Cresting a hill at top speed and my stomach dropping in physical response to the action unfolding on the screen in front of me was my big “Eureka!” moment with both the game and VR technology itself and, if possible, I wholeheartedly recommend experiencing the game using PSVR for the ultimate racing simulation experience.
We also spent a bit of time fiddling about in the campaign mode, modifying the smorgasboard of vehicular goodness that was offered up to us, tweaking colours and sticker designs and just basically revelling in stat porn. With a total of 177 cars ultimately on offer, the opportunities for crafting your perfect vehicle are practically endless.
One of the options available in campaign mode tasked us with completing a series of challenges in a driving school in order to hone our skills and earn medals.
Although essentially a tutorial mode, by breaking up each component into a fun little minigame and scoring the player upon their performance, much of the usual tutorial fatigue one feels when playing these sections is entirely alleviated.

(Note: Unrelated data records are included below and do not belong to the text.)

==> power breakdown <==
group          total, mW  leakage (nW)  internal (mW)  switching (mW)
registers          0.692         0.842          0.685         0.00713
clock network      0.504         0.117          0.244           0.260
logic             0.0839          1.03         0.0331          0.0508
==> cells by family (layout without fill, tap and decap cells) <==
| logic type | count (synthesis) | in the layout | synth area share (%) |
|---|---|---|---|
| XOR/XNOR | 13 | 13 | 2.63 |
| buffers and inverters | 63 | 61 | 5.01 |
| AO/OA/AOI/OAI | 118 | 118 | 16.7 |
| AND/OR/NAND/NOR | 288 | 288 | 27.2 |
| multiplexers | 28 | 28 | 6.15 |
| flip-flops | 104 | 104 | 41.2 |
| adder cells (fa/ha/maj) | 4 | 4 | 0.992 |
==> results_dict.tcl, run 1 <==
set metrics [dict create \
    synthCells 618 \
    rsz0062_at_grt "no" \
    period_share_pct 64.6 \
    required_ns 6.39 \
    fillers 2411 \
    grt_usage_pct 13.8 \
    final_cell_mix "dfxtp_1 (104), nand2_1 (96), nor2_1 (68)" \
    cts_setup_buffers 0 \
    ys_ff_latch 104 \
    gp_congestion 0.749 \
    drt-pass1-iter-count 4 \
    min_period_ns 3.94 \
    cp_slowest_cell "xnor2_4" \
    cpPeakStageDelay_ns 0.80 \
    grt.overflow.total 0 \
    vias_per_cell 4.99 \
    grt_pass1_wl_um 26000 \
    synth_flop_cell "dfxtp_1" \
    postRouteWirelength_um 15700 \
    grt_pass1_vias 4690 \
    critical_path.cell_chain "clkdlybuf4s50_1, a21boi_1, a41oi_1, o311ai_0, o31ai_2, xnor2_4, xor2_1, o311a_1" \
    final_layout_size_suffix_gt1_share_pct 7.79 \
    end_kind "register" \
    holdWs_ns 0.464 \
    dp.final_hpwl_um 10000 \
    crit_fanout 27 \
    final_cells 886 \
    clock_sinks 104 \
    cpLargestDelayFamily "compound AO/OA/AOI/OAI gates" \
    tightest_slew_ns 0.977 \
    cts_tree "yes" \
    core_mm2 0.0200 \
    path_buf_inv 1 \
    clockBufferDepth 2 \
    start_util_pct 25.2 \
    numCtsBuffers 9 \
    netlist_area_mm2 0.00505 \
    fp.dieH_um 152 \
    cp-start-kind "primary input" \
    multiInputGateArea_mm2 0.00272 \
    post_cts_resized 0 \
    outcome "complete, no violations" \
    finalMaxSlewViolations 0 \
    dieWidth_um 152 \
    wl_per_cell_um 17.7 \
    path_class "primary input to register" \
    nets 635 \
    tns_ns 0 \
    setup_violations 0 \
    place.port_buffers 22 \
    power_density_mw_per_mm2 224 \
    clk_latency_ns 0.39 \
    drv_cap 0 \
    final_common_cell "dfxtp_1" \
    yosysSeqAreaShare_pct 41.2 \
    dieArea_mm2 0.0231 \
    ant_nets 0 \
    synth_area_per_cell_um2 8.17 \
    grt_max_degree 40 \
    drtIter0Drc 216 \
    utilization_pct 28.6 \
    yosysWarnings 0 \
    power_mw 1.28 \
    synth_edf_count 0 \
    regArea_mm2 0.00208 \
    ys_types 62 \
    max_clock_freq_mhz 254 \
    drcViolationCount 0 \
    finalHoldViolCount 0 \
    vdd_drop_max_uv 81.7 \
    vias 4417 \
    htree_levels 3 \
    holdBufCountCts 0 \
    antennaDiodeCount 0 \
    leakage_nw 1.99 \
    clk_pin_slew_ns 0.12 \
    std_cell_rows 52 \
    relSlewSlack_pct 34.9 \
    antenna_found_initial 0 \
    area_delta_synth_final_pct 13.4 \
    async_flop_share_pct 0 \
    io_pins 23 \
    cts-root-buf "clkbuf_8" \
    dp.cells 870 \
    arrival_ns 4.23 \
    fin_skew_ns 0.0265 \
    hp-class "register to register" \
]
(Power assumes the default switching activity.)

The attention to detail in pretty much every area is absolutely breathtaking and Gran Turismo Sport squeezes every last drop of power out of the PS4, resulting in what promises to be a return to the throne for the longstanding king of PlayStation racers.
Slated to drop on October 18th, Sony will also be commemorating the release with a limited edition 1TB GT Sport console, available to preorder from select retailers for $499.95 from October 2nd.
After our time with Gran Turismo Sport, I think it’s safe to say that the latest effort from Polyphony digital is not only an evolution of an established franchise but also desires to be revolution for the racing genre itself as a whole.
Experiencing the game in VR was definitely the highlight of the day and I can only imagine that, as the technology gets better, both Sony and Polyphony will continue to capitalise upon it in order to provide the most immersive driving experience available on the console.